## What to do
Reproduce the material that follows, please, but only from its first line to the line containing "export GPL_TIMING_DRIVEN = 0", inclusive.

Task input Block Start

<file path="config.mk">
export PLATFORM = sky130hd
export DESIGN_NAME = lpe_error_handler
export DESIGN_NICKNAME = d
export VERILOG_FILES = /design/src/verilog/lpe_error_handler.v
export VERILOG_INCLUDE_DIRS = /design/src /design/src/verilog
export SDC_FILE = /design/constraint.sdc
export NUM_CORES = 1
export LEC_CHECK = 0
export CORE_AREA = 2 2 126 91
export DETAILED_ROUTE_END_ITERATION = 16
export DIE_AREA = 0 0 128 93
export DONT_BUFFER_PORTS = 1
export GPL_TIMING_DRIVEN = 0
export PLACE_DENSITY = 0.65
export SYNTH_ARGS = -nofsm -noshare
export SYNTH_HDL_FRONTEND = slang
export SYNTH_SLANG_ARGS = --single-unit
</file>
<file path="constraint.sdc">
create_clock -name MCLK -period 4.1 [get_ports MCLK]
set_clock_uncertainty 0.2 [all_clocks]
set_input_delay 0.615 -clock MCLK [delete_from_list [all_inputs] [get_ports MCLK]]
set_output_delay 0.615 -clock MCLK [all_outputs]
set_load 0.03 [all_outputs]
</file>
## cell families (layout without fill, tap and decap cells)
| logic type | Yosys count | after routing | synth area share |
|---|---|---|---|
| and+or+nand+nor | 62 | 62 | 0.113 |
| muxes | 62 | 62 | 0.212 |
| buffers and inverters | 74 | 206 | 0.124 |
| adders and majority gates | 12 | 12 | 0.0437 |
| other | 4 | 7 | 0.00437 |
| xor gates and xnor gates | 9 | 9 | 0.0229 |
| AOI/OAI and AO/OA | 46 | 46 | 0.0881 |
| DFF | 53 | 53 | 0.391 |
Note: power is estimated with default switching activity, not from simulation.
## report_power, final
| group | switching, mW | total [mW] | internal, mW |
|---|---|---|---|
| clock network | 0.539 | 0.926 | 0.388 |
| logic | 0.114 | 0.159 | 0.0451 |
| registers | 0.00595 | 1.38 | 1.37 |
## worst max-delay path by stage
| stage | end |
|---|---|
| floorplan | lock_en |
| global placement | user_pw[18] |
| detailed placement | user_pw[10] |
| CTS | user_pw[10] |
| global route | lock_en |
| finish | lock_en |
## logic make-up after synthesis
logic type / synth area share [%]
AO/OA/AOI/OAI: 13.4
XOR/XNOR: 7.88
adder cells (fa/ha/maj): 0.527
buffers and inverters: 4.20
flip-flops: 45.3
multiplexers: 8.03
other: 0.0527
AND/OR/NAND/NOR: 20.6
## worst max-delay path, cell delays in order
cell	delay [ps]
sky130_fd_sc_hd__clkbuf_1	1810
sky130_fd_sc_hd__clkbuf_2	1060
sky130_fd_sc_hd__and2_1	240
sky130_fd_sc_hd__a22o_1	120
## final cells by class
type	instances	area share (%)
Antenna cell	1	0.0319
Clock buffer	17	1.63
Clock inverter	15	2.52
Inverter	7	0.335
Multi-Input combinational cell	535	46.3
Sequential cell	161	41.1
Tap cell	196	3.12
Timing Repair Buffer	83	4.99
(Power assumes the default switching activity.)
--- src/shared/cuer_pkg.sv ---
// constants shared by the upset reporter device end and its reader end
package cuer_pkg;
    // error record layout, packed from frame number down to the update flag
    localparam int REC_W      = 78;
    localparam int FRAME_W    = 16;
    localparam int CDW_W      = 2;
    localparam int BIT_W      = 5;
    localparam int TYPE_W     = 3;
    localparam int SYN_W      = 32;
    localparam int FDW_W      = 10;
    localparam int FRAME_LSB  = 62;
    localparam int CDW_LSB    = 60;
    localparam int CBIT_LSB   = 55;
    localparam int CTYPE_LSB  = 52;
    localparam int SYN_LSB    = 20;
    localparam int FDW_LSB    = 10;
    localparam int FBIT_LSB   = 5;
    localparam int FTYPE_LSB  = 2;
    localparam int RSV_BIT    = 1;
    localparam int UPDF_BIT   = 0;
    localparam logic [REC_W-1:0] REC_RESET = 78'h0;

    // error type codes
    localparam logic [TYPE_W-1:0] TYPE_NONE   = 3'h0;
    localparam logic [TYPE_W-1:0] TYPE_SINGLE = 3'h1;
    localparam logic [TYPE_W-1:0] TYPE_UNCORR = 3'h7;
    localparam logic [1:0]        TYPE_DADJ_HI = 2'h1;

    // parallel column checkers
    localparam int NUM_COLS = 8;

    // readout channels
    localparam int NUM_CH  = 2;
    localparam int CH_USER = 0;
    localparam int CH_JTAG = 1;
    localparam int IR_W    = 10;
    // arbitrary instruction code
    localparam logic [IR_W-1:0] UNLOAD_INSTR = 10'h017;

    // timing
    localparam int CLK_PERIOD_NS = 20;
    localparam int FLAG_PULSE_NS = 100;
    localparam int FLAG_PULSE_CYC = (FLAG_PULSE_NS + CLK_PERIOD_NS - 1) / CLK_PERIOD_NS;
    localparam int CNT_W = 4;

    // reader register map
    localparam int ADDR_W = 8;
    localparam logic [ADDR_W-1:0] REG_CTRL   = 8'h00;
    localparam logic [ADDR_W-1:0] REG_STATUS = 8'h04;
    localparam logic [ADDR_W-1:0] REG_REC0   = 8'h08;
    localparam logic [ADDR_W-1:0] REG_REC1   = 8'h0C;
    localparam logic [ADDR_W-1:0] REG_REC2   = 8'h10;
    localparam int CTRL_GO      = 0;
    localparam int CTRL_PATH    = 1;
    localparam int CTRL_CLRDONE = 2;
    localparam int CTRL_SOFTRST = 3;
    localparam int CTRL_RECONF  = 4;
    localparam int ST_BUSY      = 0;
    localparam int ST_DONE      = 1;
    localparam int ST_FLAG      = 2;
    localparam int ST_RECONF    = 3;
    localparam int ST_PCNT_LSB  = 4;
    localparam int PCNT_W       = 4;
    localparam int BCNT_W       = 7;
endpackage
## src/logic/dcmt_pkg.sv

```systemverilog
// Package of constants and carrier types for the DRAM command timing block
`default_nettype none

package dcmt_pkg;

    // Clock and conversion basis
    localparam int unsigned CLK_PERIOD_PS = 5000;

    // Cycle-counted spacings
    localparam int unsigned MODE_SET_SPACING_CYC = 4;
    localparam int unsigned WSTART_LONG_CYC = 4;
    localparam int unsigned WSTART_SHORT_CYC = 2;
    localparam int unsigned TERM_HIGH_SHORT_CYC = 4;
    localparam int unsigned TERM_HIGH_LONG_CYC = 6;
    localparam int unsigned ZQCS_CYC = 64;

    // Nanosecond figures (in ps) and their rounded cycle counts
    localparam int unsigned XP_MIN_CK = 3;
    localparam int unsigned XP_MIN_PS = 6000;
    localparam int unsigned XP_NS_CYC = (XP_MIN_PS + CLK_PERIOD_PS - 1) / CLK_PERIOD_PS;
    localparam int unsigned XP_CYC = (XP_NS_CYC > XP_MIN_CK) ? XP_NS_CYC : XP_MIN_CK;
    localparam int unsigned XPDLL_MIN_CK = 10;
    localparam int unsigned XPDLL_MIN_PS = 24000;
    localparam int unsigned XPDLL_NS_CYC =
        (XPDLL_MIN_PS + CLK_PERIOD_PS - 1) / CLK_PERIOD_PS;
    localparam int unsigned XPDLL_CYC =
        (XPDLL_NS_CYC > XPDLL_MIN_CK) ? XPDLL_NS_CYC : XPDLL_MIN_CK;
    localparam int unsigned ASYNC_TERM_MAX_PS = 8500;
    localparam int unsigned ASYNC_TERM_FLOOR = ASYNC_TERM_MAX_PS / CLK_PERIOD_PS;
    localparam int unsigned ASYNC_TERM_CYC = (ASYNC_TERM_FLOOR > 0) ? ASYNC_TERM_FLOOR : 1;
    localparam int unsigned ROW_OP_PS = 13500;
    localparam int unsigned ROW_OP_CYC = (ROW_OP_PS + CLK_PERIOD_PS - 1) / CLK_PERIOD_PS;
    localparam int unsigned REFRESH_OP_PS = 160000;
    localparam int unsigned REFRESH_OP_CYC =
        (REFRESH_OP_PS + CLK_PERIOD_PS - 1) / CLK_PERIOD_PS;
    localparam int unsigned REFRESH_INTERVAL_PS = 7800000;
    localparam int unsigned REFRESH_INTERVAL_CYC = REFRESH_INTERVAL_PS / CLK_PERIOD_PS;
    localparam int unsigned REFRESH_POSTPONE_MAX = 9;
    localparam int unsigned REFRESH_GAP_CYC = REFRESH_POSTPONE_MAX * REFRESH_INTERVAL_CYC;

    // Termination latency is write latency less two; this offset takes one more off for indexing
    localparam logic [4:0] TERM_LAT_INDEX_OFS = 5'h03;

    // Timer bank layout
    localparam int unsigned TMR_W = 16;
    localparam int unsigned T_MRS = 0;
    localparam int unsigned T_XP = 1;
    localparam int unsigned T_XPDLL = 2;
    localparam int unsigned T_WRPD = 3;
    localparam int unsigned T_OPS = 4;
    localparam int unsigned T_ZQ = 5;
    localparam int unsigned NUM_TMR = 6;

    // Burst modes held in mode_register_zero
    localparam logic [1:0] BM_BL8_FIXED = 2'h0;
    localparam logic [1:0] BM_OTF = 2'h1;
    localparam logic [1:0] BM_BC4_FIXED = 2'h2;

    // Reset values
    localparam logic [TMR_W-1:0] TMR_RST = 16'h0000;
    localparam logic [15:0] TERM_HIST_RST = 16'h0000;
    localparam logic [31:0] WPIPE_RST = 32'h0000_0000;
    localparam logic [2:0] TERM_CNT_RST = 3'h0;

    typedef enum logic [3:0] {
        CMD_NOP = 4'h0,
        CMD_MRS = 4'h1,
        CMD_REF = 4'h2,
        CMD_ACT = 4'h3,
        CMD_PRE = 4'h4,
        CMD_RD = 4'h5,
        CMD_RDA = 4'h6,
        CMD_WR = 4'h7,
        CMD_WRA = 4'h8,
        CMD_ZQCS = 4'h9
    } dcmt_op_t;

    typedef enum logic [2:0] {
        PS_ACTIVE = 3'h1,
        PS_PENDING = 3'h2,
        PS_DOWN = 3'h4
    } dcmt_pstate_t;

    typedef struct packed {
        dcmt_op_t op;
        logic otf_bc4;
    } dcmt_cmd_t;

    typedef struct packed {
        logic [4:0] write_latency_cycles;
        logic [3:0] wr_cycles;
        logic [1:0] burst_mode;
        logic dll_frozen_pd;
    } dcmt_mode_t;

endpackage

`default_nettype wire

```

## src/logic/dcmt_timer.sv

```systemverilog
// Down counter that holds off a dependent command until its count expires
`default_nettype none

module dcmt_timer
    import dcmt_pkg::*;
(
    // Clock and reset
    input wire logic mclk_in,
    input wire logic rst_n_in,
    // Load request
    input wire logic load_in,
    input wire logic [TMR_W-1:0] load_val_in,
    // Status
    output logic busy_out,
    output logic last_out
);

    logic [TMR_W-1:0] count_reg;
    logic [TMR_W-1:0] count_next;

    // A load only extends, so a short spacing never cuts a long one short
    always_comb begin
        count_next = count_reg;
        if (count_reg != TMR_RST) begin
            count_next = count_reg - 16'h0001;
        end
        if (load_in && (load_val_in > count_next)) begin
            count_next = load_val_in;
        end
    end

    always_ff @(posedge mclk_in or negedge rst_n_in) begin
        if (!rst_n_in) begin
            count_reg <= TMR_RST;
        end else begin
            count_reg <= count_next;
        end
    end

    assign busy_out = (count_reg != TMR_RST);
    assign last_out = (count_reg == 16'h0001);

endmodule

`default_nettype wire

```

## src/logic/dcmt_core.sv

```systemverilog
// Device-side command timing engine of a DDR3 memory
// Operation
// - Nanosecond minimums become rounded-up cycle counts at the average period; maxima round down.
// - Auto-precharge write recovery comes from the mode_register_zero field.
// - Internal write starts write latency plus four, or plus two for fixed chop.
// - Clock enable low may arrive mid row, precharge or refresh operation; low power waits for completion.
// - Asynchronous termination delays apply in frozen-DLL precharge power down.
// - After power down, read, read-precharge and sync termination need locked DLL.
// - A short calibration completes within 64 clock cycles.
// - No maximum clock period except meeting the refresh interval.
`default_nettype none

module dcmt_core
    import dcmt_pkg::*;
#(
    parameter int unsigned REFRESH_GAP_CYCLES = REFRESH_GAP_CYC
) (
    // Clock and reset
    input wire logic mclk_in,
    input wire logic rst_n_in,
    // Command bus as registered at each rising edge
    input wire dcmt_cmd_t cmd_in,
    input wire logic cke_in,
    input wire logic odt_in,
    // Mode register contents
    input wire dcmt_mode_t mode_in,
    // Device status
    output logic write_start_out,
    output logic low_power_out,
    output logic term_on_out,
    output logic zq_busy_out,
    output logic zq_done_out,
    output logic violation_out
);

    // Write decode, shared by several paths
    function automatic logic is_write(input dcmt_op_t op);
        is_write = (op == CMD_WR) || (op == CMD_WRA);
    endfunction

    // Commands that only a locked DLL can serve
    function automatic logic needs_locked_dll(input dcmt_op_t op, input logic odt_rise);
        needs_locked_dll = (op == CMD_RD) || (op == CMD_RDA) || odt_rise;
    endfunction

    dcmt_pstate_t state_reg;
    dcmt_pstate_t state_next;
    logic cke_prev_reg;
    logic odt_prev_reg;
    logic [15:0] term_hist_reg;
    logic [15:0] term_hist_next;
    logic term_reg;
    logic term_next;
    logic [31:0] wpipe_reg;
    logic [31:0] wpipe_next;
    logic [2:0] term_cnt_reg;
    logic [2:0] term_cnt_next;
    logic [2:0] term_need_reg;
    logic [2:0] term_need_next;
    logic [15:0] gap_cnt_reg;
    logic [15:0] gap_cnt_next;
    logic gap_armed_reg;
    logic gap_armed_next;
    logic zq_done_reg;
    logic viol_reg;
    logic viol_next;
    logic [NUM_TMR-1:0] tmr_load;
    logic [TMR_W-1:0] tmr_val [NUM_TMR];
    logic [NUM_TMR-1:0] tmr_busy;
    logic [NUM_TMR-1:0] tmr_last;
    logic cke_fall;
    logic cke_rise;
    logic pd_exit;
    logic odt_rise;
    logic odt_fall;
    logic wr_go;
    logic wr_bl8;
    logic [5:0] wdelay;
    logic [TMR_W-1:0] wr_recovery;

    // Edge and command decode
    assign cke_fall = cke_prev_reg && !cke_in;
    assign cke_rise = !cke_prev_reg && cke_in;
    assign pd_exit = cke_rise && (state_reg != PS_ACTIVE);
    assign odt_rise = odt_in && !odt_prev_reg;
    assign odt_fall = !odt_in && odt_prev_reg;
    assign wr_go = is_write(cmd_in.op);
    assign wr_bl8 = wr_go && ((mode_in.burst_mode == BM_BL8_FIXED) ||
                              ((mode_in.burst_mode == BM_OTF) && !cmd_in.otf_bc4));
    // Only a chop fixed by mode register shortens the start delay
    assign wdelay = {1'b0, mode_in.write_latency_cycles} +
                    ((mode_in.burst_mode == BM_BC4_FIXED) ? 6'(WSTART_SHORT_CYC)
                                                           : 6'(WSTART_LONG_CYC));
    // Start delay plus recovery cycles straight from the mode field, already rounded up
    assign wr_recovery = 16'(wdelay) + 16'(mode_in.wr_cycles);

    // Timer bank: one hold-off counter per parameter
    generate
        for (genvar i = 0; i < NUM_TMR; i++) begin : g_tmr
            dcmt_timer u_tmr (
                .mclk_in(mclk_in),
                .rst_n_in(rst_n_in),
                .load_in(tmr_load[i]),
                .load_val_in(tmr_val[i]),
                .busy_out(tmr_busy[i]),
                .last_out(tmr_last[i])
            );
        end
    endgenerate

    // Timer loads; each count is cycles minus one so the edge at the count is legal
    always_comb begin
        tmr_load[T_MRS] = (cmd_in.op == CMD_MRS);
        tmr_val[T_MRS] = 16'(MODE_SET_SPACING_CYC - 1);
        tmr_load[T_XP] = pd_exit;
        tmr_val[T_XP] = 16'(XP_CYC - 1);
        tmr_load[T_XPDLL] = pd_exit && mode_in.dll_frozen_pd;
        tmr_val[T_XPDLL] = 16'(XPDLL_CYC - 1);
        tmr_load[T_WRPD] = wr_go;
        tmr_val[T_WRPD] = (cmd_in.op == CMD_WRA) ? wr_recovery : wr_recovery - 16'h0001;
        // Auto-precharge finishes a row time after write recovery
        tmr_load[T_OPS] = (cmd_in.op == CMD_ACT) || (cmd_in.op == CMD_PRE) ||
                          (cmd_in.op == CMD_RDA) || (cmd_in.op == CMD_WRA) ||
                          (cmd_in.op == CMD_REF);
        tmr_val[T_OPS] = 16'(ROW_OP_CYC - 1);
        if (cmd_in.op == CMD_REF) begin
            tmr_val[T_OPS] = 16'(REFRESH_OP_CYC - 1);
        end else if (cmd_in.op == CMD_WRA) begin
            tmr_val[T_OPS] = wr_recovery + 16'(ROW_OP_CYC - 1);
        end
        tmr_load[T_ZQ] = (cmd_in.op == CMD_ZQCS);
        tmr_val[T_ZQ] = 16'(ZQCS_CYC - 1);
    end

    // Power state: entry waits until row, precharge and refresh work drains
    always_comb begin
        state_next = state_reg;
        case (state_reg)
            PS_ACTIVE: begin
                if (cke_fall) begin
                    state_next = tmr_busy[T_OPS] ? PS_PENDING : PS_DOWN;
                end
            end
            PS_PENDING: begin
                if (cke_rise) begin
                    state_next = PS_ACTIVE;
                end else if (!tmr_busy[T_OPS]) begin
                    state_next = PS_DOWN;
                end
            end
            PS_DOWN: begin
                if (cke_rise) begin
                    state_next = PS_ACTIVE;
                end
            end
            default: begin
                state_next = PS_ACTIVE;
            end
        endcase
    end

    // Termination: async delay in frozen power down, write-latency based otherwise
    always_comb begin
        term_hist_next = {term_hist_reg[14:0], odt_in};
        if ((state_reg == PS_DOWN) && mode_in.dll_frozen_pd) begin
            term_next = term_hist_reg[ASYNC_TERM_CYC - 1];
        end else begin
            term_next = term_hist_reg[4'(mode_in.write_latency_cycles - TERM_LAT_INDEX_OFS)];
        end
    end

    // Write start pipe copes with overlapping writes at minimum spacing
    always_comb begin
        wpipe_next = wpipe_reg >> 1;
        if (wr_go) begin
            wpipe_next[5'(wdelay - 6'h01)] = 1'b1;
        end
    end

    // Termination high-time tracking, restarted by an eight-beat write
    always_comb begin
        term_cnt_next = term_cnt_reg;
        term_need_next = term_need_reg;
        if (odt_rise || (odt_in && wr_bl8)) begin
            term_cnt_next = 3'h1;
            term_need_next = wr_bl8 ? 3'(TERM_HIGH_LONG_CYC) : 3'(TERM_HIGH_SHORT_CYC);
        end else if (odt_in && (term_cnt_reg != 3'h7)) begin
            term_cnt_next = term_cnt_reg + 3'h1;
        end
    end

    // Refresh gap; no other upper bound on time between clocks
    always_comb begin
        gap_armed_next = gap_armed_reg || (cmd_in.op == CMD_REF);
        gap_cnt_next = gap_cnt_reg;
        if (cmd_in.op == CMD_REF) begin
            gap_cnt_next = TMR_RST;
        end else if (gap_armed_reg && (gap_cnt_reg != 16'hFFFF)) begin
            gap_cnt_next = gap_cnt_reg + 16'h0001;
        end
    end

    // Sticky breach flag; only a reset and reinitialization clears it
    always_comb begin
        viol_next = viol_reg;
        if (tmr_load[T_MRS] && tmr_busy[T_MRS]) begin
            viol_next = 1'b1;
        end
        if ((cmd_in.op != CMD_NOP) && tmr_busy[T_XP]) begin
            viol_next = 1'b1;
        end
        if (needs_locked_dll(cmd_in.op, odt_rise) && tmr_busy[T_XPDLL]) begin
            viol_next = 1'b1;
        end
        if (cke_fall && (tmr_busy[T_WRPD] || (cmd_in.op == CMD_REF))) begin
            viol_next = 1'b1;
        end
        if (odt_fall && (term_cnt_reg < term_need_reg)) begin
            viol_next = 1'b1;
        end
        if (gap_armed_reg && (gap_cnt_reg >= 16'(REFRESH_GAP_CYCLES)) &&
            (cmd_in.op != CMD_REF)) begin
            viol_next = 1'b1;
        end
    end

    // Register stage for all groups above except the timer bank, which counts inside dcmt_timer
    always_ff @(posedge mclk_in or negedge rst_n_in) begin
        if (!rst_n_in) begin
            state_reg <= PS_ACTIVE;
            cke_prev_reg <= 1'b0;
            odt_prev_reg <= 1'b0;
            term_hist_reg <= TERM_HIST_RST;
            term_reg <= 1'b0;
            wpipe_reg <= WPIPE_RST;
            term_cnt_reg <= TERM_CNT_RST;
            term_need_reg <= TERM_CNT_RST;
            gap_cnt_reg <= TMR_RST;
            gap_armed_reg <= 1'b0;
            zq_done_reg <= 1'b0;
            viol_reg <= 1'b0;
        end else begin
            state_reg <= state_next;
            cke_prev_reg <= cke_in;
            odt_prev_reg <= odt_in;
            term_hist_reg <= term_hist_next;
            term_reg <= term_next;
            wpipe_reg <= wpipe_next;
            term_cnt_reg <= term_cnt_next;
            term_need_reg <= term_need_next;
            gap_cnt_reg <= gap_cnt_next;
            gap_armed_reg <= gap_armed_next;
            zq_done_reg <= tmr_last[T_ZQ];
            viol_reg <= viol_next;
        end
    end

    // Outputs
    assign write_start_out = wpipe_reg[0];
    assign low_power_out = (state_reg == PS_DOWN);
    assign term_on_out = term_reg;
    assign zq_busy_out = tmr_busy[T_ZQ];
    assign zq_done_out = zq_done_reg;
    assign violation_out = viol_reg;
endmodule

`default_nettype wire

```
--- src/shared/pm_cfg_pkg.sv ---
/*
 * Constants and carrier types for the power management and configuration
 * access block. Assumes a synchronous ISA-style strobe interface sampled
 * on the block clock.
 */
package pm_cfg_pkg;

    // ========================================
    // Configuration access ports
    // ========================================
    localparam logic [9:0] BASE_STRAP_LOW  = 10'h3F0;
    localparam logic [9:0] BASE_STRAP_HIGH = 10'h370;
    localparam logic [9:0] DATA_PORT_STEP  = 10'h001;
    localparam logic [7:0] ENTRY_KEY       = 8'h55;
    localparam logic [7:0] EXIT_KEY        = 8'hAA;
    localparam logic [5:0] LAST_INDEX      = 6'h2F;
    localparam int         NUM_REGS        = 48;

    // ========================================
    // Configuration register indexes and fields
    // ========================================
    localparam logic [5:0] IDX_CR01     = 6'h01;
    localparam logic [5:0] IDX_CR02     = 6'h02;
    localparam logic [5:0] IDX_CR04     = 6'h04;
    localparam logic [5:0] IDX_CR07     = 6'h07;
    localparam int         CR01_PP_PWR  = 2;
    localparam int         CR01_PP_MODE = 3;
    localparam int         CR02_U1_PWR  = 3;
    localparam int         CR02_U2_PWR  = 7;
    localparam int         CR04_EXT_LO  = 0;
    localparam int         CR07_PP_APM  = 4;
    localparam int         CR07_U2_APM  = 5;
    localparam int         CR07_U1_APM  = 6;
    localparam int         CR07_FD_APM  = 7;

    // Parallel extended mode field of CR04
    localparam logic [1:0] PPX_SPP      = 2'h0;
    localparam logic [1:0] PPX_EPP      = 2'h1;
    localparam logic [1:0] PPX_ECP      = 2'h2;
    localparam logic [1:0] PPX_ECP_EPP  = 2'h3;

    // Mode field of the extended control register
    localparam logic [2:0] ECR_SPP      = 3'h0;
    localparam logic [2:0] ECR_BIDIR    = 3'h1;
    localparam logic [2:0] ECR_EPP      = 3'h4;

    // ========================================
    // Reset values of the first registers
    // ========================================
    localparam logic [7:0] RESET_CR00 = 8'h28;
    localparam logic [7:0] RESET_CR01 = 8'h9C;
    localparam logic [7:0] RESET_CR02 = 8'h88;
    localparam logic [7:0] RESET_CR03 = 8'h70;
    localparam logic [7:0] RESET_CR06 = 8'hFF;
    localparam logic [7:0] RESET_CR0C = 8'h02;
    localparam logic [7:0] RESET_CR0D = 8'h28;
    localparam logic [7:0] RESET_CR11 = 8'h80;
    localparam logic [7:0] RESET_CR17 = 8'h03;
    localparam logic [7:0] RESET_CR1E = 8'h80;
    localparam logic [7:0] RESET_CR20 = 8'h3C;

    // ========================================
    // Carriers
    // ========================================
    typedef struct packed {
        logic [3:0] motor_on;
        logic [3:0] drive_sel;
        logic       write_bit;
        logic       write_gate;
        logic       direction;
        logic       step;
        logic       side;
        logic       density;
        logic [1:0] rate;
    } fdd_pins_t;

    typedef struct packed {
        logic tx_empty;
        logic tsr_empty;
        logic rx_fifo_empty;
        logic rx_idle;
        logic tx_write;
        logic rx_data;
        logic ring;
    } uart_stat_t;

    typedef enum logic [1:0] {
        ST_RUN    = 2'b01,
        ST_CONFIG = 2'b10
    } cfg_state_t;

endpackage

--- src/rtl/uart_pd_ctrl.sv ---
/*
 * Auto powerdown control of one serial port: transmitter and receiver
 * powerdown, wake events and ring indicate interrupt.
 * Assumes status inputs are synchronous to clk_i.
 */
`timescale 1ns/100ps
module uart_pd_ctrl (
    input  wire logic                   clk_i,
    input  wire logic                   rst_i,
    input  wire logic                   direct_pd_i,
    input  wire logic                   auto_en_i,
    input  wire pm_cfg_pkg::uart_stat_t stat_i,
    output logic                        tx_pd_o,
    output logic                        rx_pd_o,
    output logic                        ring_irq_o
);

    logic tx_pd_q, tx_pd_d, rx_pd_q, rx_pd_d;
    logic rx_last_q, ring_last_q, ring_irq_q;

    wire tx_wake   = stat_i.tx_write;
    wire rx_wake   = stat_i.rx_data ^ rx_last_q;
    wire tx_idle   = stat_i.tx_empty & stat_i.tsr_empty;
    wire rx_quiet  = stat_i.rx_fifo_empty & stat_i.rx_idle;

    // Wake has priority over re-entry in the same cycle
    assign tx_pd_d = auto_en_i & ~tx_wake & tx_idle;
    assign rx_pd_d = auto_en_i & ~rx_wake & rx_quiet;

    always_ff @(posedge clk_i or posedge rst_i) begin
        if (rst_i) begin
            tx_pd_q     <= 1'b0;
            rx_pd_q     <= 1'b0;
            rx_last_q   <= 1'b1;
            ring_last_q <= 1'b0;
            ring_irq_q  <= 1'b0;
        end else begin
            tx_pd_q     <= tx_pd_d;
            rx_pd_q     <= rx_pd_d;
            rx_last_q   <= stat_i.rx_data;
            ring_last_q <= stat_i.ring;
            ring_irq_q  <= stat_i.ring ^ ring_last_q;
        end
    end

    assign tx_pd_o    = direct_pd_i | tx_pd_q;
    assign rx_pd_o    = direct_pd_i | rx_pd_q;
    assign ring_irq_o = ring_irq_q;
endmodule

Task input Block End

## Response to the exercise
<file path="config.mk">
export PLATFORM = sky130hd
export DESIGN_NAME = lpe_error_handler
export DESIGN_NICKNAME = d
export VERILOG_FILES = /design/src/verilog/lpe_error_handler.v
export VERILOG_INCLUDE_DIRS = /design/src /design/src/verilog
export SDC_FILE = /design/constraint.sdc
export NUM_CORES = 1
export LEC_CHECK = 0
export CORE_AREA = 2 2 126 91
export DETAILED_ROUTE_END_ITERATION = 16
export DIE_AREA = 0 0 128 93
export DONT_BUFFER_PORTS = 1
export GPL_TIMING_DRIVEN = 0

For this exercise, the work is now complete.